Mitigating traffic-related carbon emissions is pivotal for achieving carbon peaking targets and advancing sustainable urban development. This study employs spatial autocorrelation and high-low clustering analyses to analyze the spatial correlation and clustering patterns of urban road traffic carbon emissions in Shaanxi Province. The spatiotemporal evolution and structural impacts of emissions are quantified through a systematic framework, while the GTWR (Geographically Weighted Temporal Regression) model uncovers the multidimensional and heterogeneous driving mechanisms underlying carbon emissions.
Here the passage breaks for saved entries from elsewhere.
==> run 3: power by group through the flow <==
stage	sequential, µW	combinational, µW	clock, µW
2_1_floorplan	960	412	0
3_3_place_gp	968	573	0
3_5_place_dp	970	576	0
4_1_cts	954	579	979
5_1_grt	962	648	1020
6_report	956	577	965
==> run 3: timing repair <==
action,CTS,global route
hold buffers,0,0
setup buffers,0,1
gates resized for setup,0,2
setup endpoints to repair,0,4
==> src/core/tq_pkg.sv <==
// Package with constants, types and record layout for the timed output queue.
package tq_pkg;

	// ********************************************************************
	// Sizes and record values
	// ********************************************************************
	localparam int unsigned CHANNELS       = 4;
	localparam int unsigned TAG_W          = 8;
	localparam int unsigned TIME_W         = 16;
	localparam int unsigned FIFO_DEPTH     = 4;
	localparam int unsigned RECORD_BYTES   = 20;
	localparam int unsigned SHORT_BYTES    = 4;
	localparam logic [7:0]  MODULE_INFO    = 8'h1F;
	localparam logic [7:0]  CHANNEL_TYPE   = 8'h72;
	localparam logic [7:0]  DIAG_BITS      = 8'h00;
	localparam logic [7:0]  CHANNEL_NUM    = 8'h04;
	localparam logic [7:0]  RESERVED_BYTE  = 8'h00;
	localparam logic [6:0]  CHTYPE_CODE    = 7'h72;
	localparam int unsigned LAST_TAG_BIT   = 6;

	// ********************************************************************
	// Access paths to the record
	// ********************************************************************
	localparam logic [7:0]  SET_FULL       = 8'h01;
	localparam logic [7:0]  SET_SHORT      = 8'h00;
	localparam logic [15:0] OBJ_FULL       = 16'h2F01;
	localparam logic [15:0] OBJ_SHORT      = 16'h2F00;
	localparam logic [15:0] ECAT_INDEX     = 16'h5005;

	// Byte offsets of record fields.
	localparam logic [4:0]  OFS_ERR_A      = 5'h00;
	localparam logic [4:0]  OFS_MODTYPE    = 5'h01;
	localparam logic [4:0]  OFS_CHTYPE     = 5'h04;
	localparam logic [4:0]  OFS_BITS       = 5'h05;
	localparam logic [4:0]  OFS_CHCOUNT    = 5'h06;
	localparam logic [4:0]  OFS_STAMP      = 5'h10;

	// Subindex of each field on the EtherCAT path.
	localparam logic [7:0]  SUB_FIRST      = 8'h02;
	localparam logic [7:0]  SUB_LAST_ERR   = 8'h11;
	localparam logic [7:0]  SUB_STAMP      = 8'h13;

	typedef enum logic [1:0] {
		PATH_SET  = 2'b00,
		PATH_CAN  = 2'b01,
		PATH_ECAT = 2'b10
	} diag_path_t;

	typedef struct packed {
		logic [CHANNELS-1:0] state;
		logic [TAG_W-1:0]    tag;
		logic [TIME_W-1:0]   time_us;
	} entry_t;

	typedef struct packed {
		diag_path_t  path;
		logic [15:0] index;
		logic [7:0]  sel;
	} diag_req_t;

endpackage : tq_pkg
`src/pmic_irq_regs.vh`:
```
// Register map, field layout and timing constants of the interrupt block
`ifndef PMIC_IRQ_REGS_VH
`define PMIC_IRQ_REGS_VH

// Register byte offsets
`define ADDR_STATUS     12'h000
`define ADDR_MASK       12'h004
`define ADDR_SENSE      12'h008
`define ADDR_BTN_CFG    12'h00C

// Widths
`define N_FLAGS         21
`define N_CHAN          22
`define DB_W            24
`define BTN_CFG_W       6

// Reset values
`define MASK_RESET      21'h0FFFFF
`define BTN_CFG_RESET   6'h00
`define STATUS_RESET    21'h000000

// Flag bit positions and the charger-active channel index
`define F_CONV_DONE     0
`define F_CONV2_DONE    1
`define F_CHG_REVERSE   2
`define F_CHG_SHORT     3
`define F_CHG_FAULT     4
`define F_CHG_CUR_LOW   5
`define F_CHG_DETECT    6
`define F_A_SESSION     7
`define F_B_SESSION     8
`define F_ID_FLOAT      9
`define F_ID_GROUND     10
`define F_ID_FACTORY    11
`define F_BUTTON1       12
`define F_BUTTON2       13
`define F_BUTTON3       14
`define F_THERM_HIGH    15
`define F_THERM_LOW     16
`define F_CLK_SRC       17
`define F_BATT_LOW_DET  18
`define F_BATT_LOW_WARN 19
`define F_LP_BOOT       20
`define C_CHG_ACTIVE    21

// Trigger kinds
`define TRIG_RISE       2'h1
`define TRIG_FALL       2'h2
`define TRIG_DUAL       2'h3

// Timing
`define CLK_HZ          20000000
`define CYC_PER_MS      24'h004E20
`define CYC_PER_US      24'h000014
`define DB_NONE_CYC     24'h000001
`define DB_CHG_REV_MS   24'h000001
`define DB_CHG_FAULT_MS 24'h00000A
`define DB_CHG_CUR_MS   24'h000001
`define DB_CHG_DET_MS   24'h000020
`define DB_CHG_ACT_MS   24'h000064
`define DB_SESS_RISE_MS 24'h000018
`define DB_SESS_FALL_MS 24'h00000C
`define DB_ID_US        24'h00005A
`define DB_BUTTON_MS    24'h00001E
`define DB_THERM_MS     24'h00001E
`define DB_BATT_WARN_US 24'h00001E
`define DB_LP_BOOT_MS   24'h000001

`endif

```
`src/stable_filter.v`:
```
// Debounce filter: output follows input after it stays stable long enough
`timescale 1ns/100ps
`include "pmic_irq_regs.vh"
module stable_filter (
  input  wire                clk_i,
  input  wire                sys_rst_i,
  input  wire                raw_i,
  input  wire [`DB_W-1:0]    rise_len_i,
  input  wire [`DB_W-1:0]    fall_len_i,
  output reg                 level_o
);
  reg  [`DB_W-1:0] count;
  wire [`DB_W-1:0] count_inc;
  wire [`DB_W-1:0] need;

  assign count_inc = count + `DB_W'h1;
  assign need      = raw_i ? rise_len_i : fall_len_i;

  // Restart count on any bounce back to the settled level
  always @(posedge clk_i) begin
    if (sys_rst_i) begin
      count   <= {`DB_W{1'b0}};
      level_o <= 1'b0;
    end else if (raw_i == level_o) begin
      count <= {`DB_W{1'b0}};
    end else if (count_inc >= need) begin
      count   <= {`DB_W{1'b0}};
      level_o <= raw_i;
    end else begin
      count <= count_inc;
    end
  end
endmodule // stable_filter

```
`src/edge_event.v`:
```
// Edge qualifier: one-cycle pulse on the selected edge of a level
`timescale 1ns/100ps
`include "pmic_irq_regs.vh"
module edge_event (
  input  wire       clk_i,
  input  wire       sys_rst_i,
  input  wire       level_i,
  input  wire [1:0] trig_i,
  output wire       pulse_o
);
  reg prev;
  reg primed;

  // No edge is seen in the first cycle after reset
  always @(posedge clk_i) begin
    if (sys_rst_i) begin
      prev   <= 1'b0;
      primed <= 1'b0;
    end else begin
      prev   <= level_i;
      primed <= 1'b1;
    end
  end

  assign pulse_o = primed & (((trig_i == `TRIG_RISE) & level_i & ~prev) |
                             ((trig_i == `TRIG_FALL) & ~level_i & prev) |
                             ((trig_i == `TRIG_DUAL) & (level_i ^ prev)));
endmodule // edge_event

```
`src/pmic_interrupt_control.v`:
```
// Interrupt collection block: debounce, flags, masks, sense and APB slave
//
// Chosen here: the register offsets and the APB interface to the registers.
`timescale 1ns/100ps
`include "pmic_irq_regs.vh"
module pmic_interrupt_control #(
  parameter [`DB_W-1:0] CHG_REV_CYC   = `DB_CHG_REV_MS * `CYC_PER_MS,
  parameter [`DB_W-1:0] CHG_FAULT_CYC = `DB_CHG_FAULT_MS * `CYC_PER_MS,
  parameter [`DB_W-1:0] CHG_CUR_CYC   = `DB_CHG_CUR_MS * `CYC_PER_MS,
  parameter [`DB_W-1:0] CHG_DET_CYC   = `DB_CHG_DET_MS * `CYC_PER_MS,
  parameter [`DB_W-1:0] CHG_ACT_CYC   = `DB_CHG_ACT_MS * `CYC_PER_MS,
  parameter [`DB_W-1:0] SESS_RISE_CYC = `DB_SESS_RISE_MS * `CYC_PER_MS,
  parameter [`DB_W-1:0] SESS_FALL_CYC = `DB_SESS_FALL_MS * `CYC_PER_MS,
  parameter [`DB_W-1:0] BUTTON_CYC    = `DB_BUTTON_MS * `CYC_PER_MS,
  parameter [`DB_W-1:0] THERM_CYC     = `DB_THERM_MS * `CYC_PER_MS,
  parameter [`DB_W-1:0] LP_BOOT_CYC   = `DB_LP_BOOT_MS * `CYC_PER_MS
) (
  input  wire        clk_i,
  input  wire        sys_rst_i,
  input  wire        psel_i,
  input  wire        penable_i,
  input  wire        pwrite_i,
  input  wire [11:0] paddr_i,
  input  wire [31:0] pwdata_i,
  output reg  [31:0] prdata_o,
  output reg         pready_o,
  output reg         pslverr_o,
  input  wire        conv_done_i,
  input  wire        conv2_done_i,
  input  wire        chg_reverse_i,
  input  wire        chg_short_i,
  input  wire [1:0]  chg_fault_sense_i,
  input  wire        chg_current_sense_i,
  input  wire        charger_detect_sense_i,
  input  wire        charger_active_sense_i,
  input  wire        a_session_sense_i,
  input  wire        b_session_sense_i,
  input  wire        id_float_sense_i,
  input  wire        id_ground_sense_i,
  input  wire        id_factory_sense_i,
  input  wire [2:0]  button_i,
  input  wire        thermal_high_sense_i,
  input  wire        thermal_low_sense_i,
  input  wire        clk_src_sense_i,
  input  wire        batt_low_detect_sense_i,
  input  wire        batt_low_warn_sense_i,
  input  wire        lowpower_boot_sense_i,
  input  wire [1:0]  mode_strap_sense_i,
  input  wire [3:0]  seq_strap_sense_i,
  output reg         irq_o
);
  localparam [`DB_W-1:0] ID_CYC   = `DB_ID_US * `CYC_PER_US;
  localparam [`DB_W-1:0] WARN_CYC = `DB_BATT_WARN_US * `CYC_PER_US;

  reg  [`N_FLAGS-1:0]   status;
  reg  [`N_FLAGS-1:0]   mask;
  reg  [`BTN_CFG_W-1:0] button_debounce_ext;
  reg  [24:0]           sense;
  reg  [`N_FLAGS-1:0]   next_status;
  reg  [`N_FLAGS-1:0]   events;
  reg  [`N_FLAGS-1:0]   clear_bits;
  reg  [`N_FLAGS-1:0]   next_mask;
  reg  [31:0]           next_rdata;
  reg                   next_err;
  wire [`N_CHAN-1:0]    raw;
  wire [`N_CHAN-1:0]    settled;
  wire [`N_CHAN-1:0]    pulses;
  wire                  bus_setup;
  wire                  bus_commit;
  wire                  wr_status;
  wire                  wr_mask;
  wire                  wr_btn;
  reg  [`BTN_CFG_W-1:0] next_btn_cfg;
  reg                   next_irq;

  // Rising debounce length per channel
  function [`DB_W-1:0] rise_len_of;
    input integer idx;
    begin
      case (idx)
        `F_CHG_REVERSE, `F_CHG_SHORT: rise_len_of = CHG_REV_CYC;
        `F_CHG_FAULT:                 rise_len_of = CHG_FAULT_CYC;
        `F_CHG_CUR_LOW:               rise_len_of = CHG_CUR_CYC;
        `F_CHG_DETECT:                rise_len_of = CHG_DET_CYC;
        `C_CHG_ACTIVE:                rise_len_of = CHG_ACT_CYC;
        `F_A_SESSION, `F_B_SESSION:   rise_len_of = SESS_RISE_CYC;
        `F_ID_FLOAT, `F_ID_GROUND,
        `F_ID_FACTORY:                rise_len_of = ID_CYC;
        `F_BUTTON1, `F_BUTTON2,
        `F_BUTTON3:                   rise_len_of = BUTTON_CYC;
        `F_THERM_HIGH, `F_THERM_LOW:  rise_len_of = THERM_CYC;
        `F_BATT_LOW_WARN:             rise_len_of = WARN_CYC;
        `F_LP_BOOT:                   rise_len_of = LP_BOOT_CYC;
        default:                      rise_len_of = `DB_NONE_CYC;
      endcase
    end
  endfunction

  // Button falling debounce scaled by its two-bit extension
  function [`DB_W-1:0] button_fall;
    input [1:0] ext;
    begin
      case (ext)
        2'h0:    button_fall = BUTTON_CYC;
        2'h1:    button_fall = BUTTON_CYC + BUTTON_CYC;
        2'h2:    button_fall = BUTTON_CYC + BUTTON_CYC + BUTTON_CYC;
        default: button_fall = BUTTON_CYC + BUTTON_CYC + BUTTON_CYC + BUTTON_CYC;
      endcase
    end
  endfunction

  // Falling debounce length per channel
  function [`DB_W-1:0] fall_len_of;
    input integer                idx;
    input [`BTN_CFG_W-1:0] ext;
    begin
      case (idx)
        `F_A_SESSION, `F_B_SESSION: fall_len_of = SESS_FALL_CYC;
        `F_BUTTON1:                 fall_len_of = button_fall(ext[1:0]);
        `F_BUTTON2:                 fall_len_of = button_fall(ext[3:2]);
        `F_BUTTON3:                 fall_len_of = button_fall(ext[5:4]);
        default:                    fall_len_of = rise_len_of(idx);
      endcase
    end
  endfunction

  // Trigger kind per channel
  function [1:0] trig_of;
    input integer idx;
    begin
      case (idx)
        `F_CONV_DONE, `F_CONV2_DONE, `F_CHG_REVERSE, `F_CHG_SHORT,
        `F_CHG_FAULT, `F_BATT_LOW_DET: trig_of = `TRIG_RISE;
        `F_CHG_CUR_LOW:                trig_of = `TRIG_FALL;
        default:                       trig_of = `TRIG_DUAL;
      endcase
    end
  endfunction

  // Committed write to one register offset
  function write_hit;
    input        commit;
    input [11:0] addr;
    input [11:0] target;
    begin
      write_hit = commit & (addr == target);
    end
  endfunction

  // Raw source levels per channel
  assign raw[`F_CONV_DONE]     = conv_done_i;
  assign raw[`F_CONV2_DONE]    = conv2_done_i;
  assign raw[`F_CHG_REVERSE]   = chg_reverse_i;
  assign raw[`F_CHG_SHORT]     = chg_short_i;
  assign raw[`F_CHG_FAULT]     = |chg_fault_sense_i;
  assign raw[`F_CHG_CUR_LOW]   = chg_current_sense_i;
  assign raw[`F_CHG_DETECT]    = charger_detect_sense_i;
  assign raw[`F_A_SESSION]     = a_session_sense_i;
  assign raw[`F_B_SESSION]     = b_session_sense_i;
  assign raw[`F_ID_FLOAT]      = id_float_sense_i;
  assign raw[`F_ID_GROUND]     = id_ground_sense_i;
  assign raw[`F_ID_FACTORY]    = id_factory_sense_i;
  assign raw[`F_BUTTON1]       = button_i[0];
  assign raw[`F_BUTTON2]       = button_i[1];
  assign raw[`F_BUTTON3]       = button_i[2];
  assign raw[`F_THERM_HIGH]    = thermal_high_sense_i;
  assign raw[`F_THERM_LOW]     = thermal_low_sense_i;
  assign raw[`F_CLK_SRC]       = clk_src_sense_i;
  assign raw[`F_BATT_LOW_DET]  = batt_low_detect_sense_i;
  assign raw[`F_BATT_LOW_WARN] = batt_low_warn_sense_i;
  assign raw[`F_LP_BOOT]       = lowpower_boot_sense_i;
  assign raw[`C_CHG_ACTIVE]    = charger_active_sense_i;

  // Debounce then edge qualification per channel
  genvar g;
  generate
    for (g = 0; g < `N_CHAN; g = g + 1) begin : chan
      stable_filter u_filter (
        .clk_i      (clk_i),
        .sys_rst_i  (sys_rst_i),
        .raw_i      (raw[g]),
        .rise_len_i (rise_len_of(g)),
        .fall_len_i (fall_len_of(g, button_debounce_ext)),
        .level_o    (settled[g])
      );
      edge_event u_edge (
        .clk_i     (clk_i),
        .sys_rst_i (sys_rst_i),
        .level_i   (settled[g]),
        .trig_i    (trig_of(g)),
        .pulse_o   (pulses[g])
      );
    end
  endgenerate

  assign bus_setup  = psel_i & penable_i & ~pready_o;
  assign bus_commit = psel_i & penable_i & pready_o & pwrite_i;

  // Register write strobes
  assign wr_status = write_hit(bus_commit, paddr_i, `ADDR_STATUS);
  assign wr_mask   = write_hit(bus_commit, paddr_i, `ADDR_MASK);
  assign wr_btn    = write_hit(bus_commit, paddr_i, `ADDR_BTN_CFG);

  // Flag, mask, setting and request next values
  always @* begin
    events = pulses[`N_FLAGS-1:0];
    events[`F_CHG_DETECT] = pulses[`F_CHG_DETECT] | pulses[`C_CHG_ACTIVE];
    clear_bits   = {`N_FLAGS{1'b0}};
    next_mask    = mask;
    next_btn_cfg = button_debounce_ext;
    if (wr_status) begin
      clear_bits = pwdata_i[`N_FLAGS-1:0];
    end
    if (wr_mask) begin
      next_mask = pwdata_i[`N_FLAGS-1:0];
    end
    if (wr_btn) begin
      next_btn_cfg = pwdata_i[`BTN_CFG_W-1:0];
    end
    next_status = (status & ~clear_bits) | events;
    next_irq    = |(next_status & ~next_mask);
  end

  // Read data and error for the access in progress
  always @* begin
    next_rdata = 32'h00000000;
    next_err   = 1'b0;
    case (paddr_i)
      `ADDR_STATUS:  next_rdata[`N_FLAGS-1:0] = status;
      `ADDR_MASK:    next_rdata[`N_FLAGS-1:0] = mask;
      `ADDR_SENSE:   next_rdata[24:0] = sense;
      `ADDR_BTN_CFG: next_rdata[`BTN_CFG_W-1:0] = button_debounce_ext;
      default:       next_err = 1'b1;
    endcase
  end

  // Event flags
  always @(posedge clk_i) begin
    if (sys_rst_i) begin
      status <= `STATUS_RESET;
    end else begin
      status <= next_status;
    end
  end

  // Mask bits
  always @(posedge clk_i) begin
    if (sys_rst_i) begin
      mask <= `MASK_RESET;
    end else begin
      mask <= next_mask;
    end
  end

  // Button fall extension setting
  always @(posedge clk_i) begin
    if (sys_rst_i) begin
      button_debounce_ext <= `BTN_CFG_RESET;
    end else begin
      button_debounce_ext <= next_btn_cfg;
    end
  end

  // Interrupt request pin
  always @(posedge clk_i) begin
    if (sys_rst_i) begin
      irq_o <= 1'b0;
    end else begin
      irq_o <= next_irq;
    end
  end

  // Live sense snapshot, never written by software
  always @(posedge clk_i) begin
    if (sys_rst_i) begin
      sense <= 25'h0000000;
    end else begin
      sense <= {seq_strap_sense_i, mode_strap_sense_i,
                lowpower_boot_sense_i, batt_low_warn_sense_i,
                batt_low_detect_sense_i, clk_src_sense_i,
                thermal_low_sense_i, thermal_high_sense_i,
                button_i, id_factory_sense_i, id_ground_sense_i,
                id_float_sense_i, b_session_sense_i, a_session_sense_i,
                charger_active_sense_i, charger_detect_sense_i,
                chg_current_sense_i, chg_fault_sense_i};
    end
  end

  // APB answer: one wait state, ready for one cycle
  always @(posedge clk_i) begin
    if (sys_rst_i) begin
      pready_o <= 1'b0;
    end else begin
      pready_o <= bus_setup;
    end
  end

  // Error response, only alongside ready
  always @(posedge clk_i) begin
    if (sys_rst_i) begin
      pslverr_o <= 1'b0;
    end else if (bus_setup) begin
      pslverr_o <= next_err;
    end else begin
      pslverr_o <= 1'b0;
    end
  end

  // Read data, zero outside a read answer
  always @(posedge clk_i) begin
    if (sys_rst_i) begin
      prdata_o <= 32'h00000000;
    end else if (bus_setup && !pwrite_i) begin
      prdata_o <= next_rdata;
    end else begin
      prdata_o <= 32'h00000000;
    end
  end
endmodule // pmic_interrupt_control

```
### src/drop_bus_aligner_pkg.sv
// Constants, types and register layout of the drop bus aligner control.
package drop_bus_aligner_pkg;

    // Register indices; the byte address is four times the index.
    localparam logic [7:0] IDX_CONTROL = 8'h28;
    localparam logic [7:0] IDX_STATUS_DIAG = 8'h29;
    localparam logic [7:0] IDX_ISF = 8'h2A;
    localparam int ADDR_W = 12;

    // Field positions of the aligner control register.
    localparam int CTL_FORCE_AIS = 0;
    localparam int CTL_JUSTIFY_IE = 1;
    localparam int CTL_STORE_IE = 2;
    localparam int CTL_SIGNAL_FAIL_IE = 3;
    localparam int CTL_SIZE_SEL = 4;
    localparam int CTL_CLEAR_STUFF = 5;
    localparam int CTL_H4_BYPASS = 6;
    localparam logic [7:0] CONTROL_RESET = 8'h10;

    // Field positions of the interrupt status and diagnostic register.
    localparam int ST_POINTER_LOSS = 0;
    localparam int ST_NEG_JUSTIFY = 1;
    localparam int ST_POS_JUSTIFY = 2;
    localparam int ST_STORE_ERROR = 3;
    localparam int ST_DEPTH_LO = 4;
    localparam int ST_DIAG_LO = 6;
    localparam logic [7:0] STATUS_DIAG_RESET = 8'h20;

    // Field positions of the signal failure register.
    localparam int ISF_STATE_BIT = 7;
    localparam int ISF_CHANGE_BIT = 6;

    // Byte values placed on the drop bus.
    localparam logic [7:0] ALL_ONES = 8'hFF;
    localparam logic [7:0] ALL_ZEROS = 8'h00;
    localparam logic [7:0] H4_SEQ_BASE = 8'hFC;
    localparam logic [1:0] SIZE_BITS_SET = 2'h2;
    localparam logic [1:0] SIZE_BITS_CLEAR = 2'h0;
    localparam int NDF_HI = 7;
    localparam int NDF_LO = 4;
    localparam int SIZE_HI = 3;
    localparam int SIZE_LO = 2;

    // Justification diagnostic codes.
    localparam logic [1:0] DIAG_NORMAL = 2'h0;
    localparam logic [1:0] DIAG_FORCE_NEG = 2'h1;
    localparam logic [1:0] DIAG_FORCE_POS = 2'h2;
    localparam logic [1:0] DIAG_DISABLE = 2'h3;

    // Frame spacing of justifications, stored as period minus one.
    localparam logic [3:0] SOFT_PERIOD_M1 = 4'hF;
    localparam logic [3:0] HARD_PERIOD_M1 = 4'h3;
    localparam logic [3:0] DIAG_PERIOD_M1 = 4'h3;

    // Fill limits indexed by the depth select code.
    localparam logic [3:0][3:0] HARD_NEG_LIMIT = {4'h7, 4'h6, 4'h5, 4'h4};
    localparam logic [3:0][3:0] SOFT_NEG_LIMIT = {4'h6, 4'h4, 4'h1, 4'h0};
    localparam logic [3:0][3:0] SOFT_POS_LIMIT = {4'h6, 4'h4, 4'h1, 4'h0};
    localparam logic [3:0][3:0] HARD_POS_LIMIT = {4'h7, 4'h6, 4'h4, 4'h4};

    // Fill region of the elastic store.
    typedef enum logic [4:0] {
        REGION_CENTRE = 5'b00001,
        REGION_SOFT_POS = 5'b00010,
        REGION_HARD_POS = 5'b00100,
        REGION_SOFT_NEG = 5'b01000,
        REGION_HARD_NEG = 5'b10000
    } fill_region_t;

    // One byte of the stream together with its position markers.
    typedef struct packed {
        logic [7:0] data;
        logic frame_start;
        logic is_h1;
        logic is_h2;
        logic is_h3;
        logic is_h4;
        logic is_spe;
        logic is_fixed_stuff;
        logic [1:0] mf_phase;
    } stream_beat_t;

endpackage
Findings reveal that road traffic CO 2 emissions in Shaanxi exhibit an upward trajectory, with a temporal evolution marked by distinct phases: “stable growth—rapid increase—gradual decline”. Emission dynamics vary significantly across transport modes: private vehicles emerge as the primary emission source, taxi/motorcycle emissions remain relatively stable, and bus/electric vehicle emissions persist at low levels. Spatially, the province demonstrates a pronounced high-carbon spillover effect, with persistent high-value clusters concentrated in central Shaanxi and the northern region of Yan’an City, exhibiting spillover effects on adjacent urban areas. Notably, the spatial distribution of CO 2 emissions has evolved significantly: a relatively balanced pattern across cities in 2010 transitioned to a pronounced “M”-shaped gradient along the north–south axis by 2015, stabilizing by 2020. The central urban cluster (Yan’an, Tongchuan, Xianyang, Baoji) initially formed a secondary low-carbon core, which later integrated into the regional emission gradient. By focusing on the micro-level dynamics of urban road traffic and its internal structural complexities—while incorporating built environment factors such as network layout, travel behavior, and infrastructure endowments—this study contributes novel insights to the transportation carbon emission literature, offering a robust framework for regional emission mitigation strategies.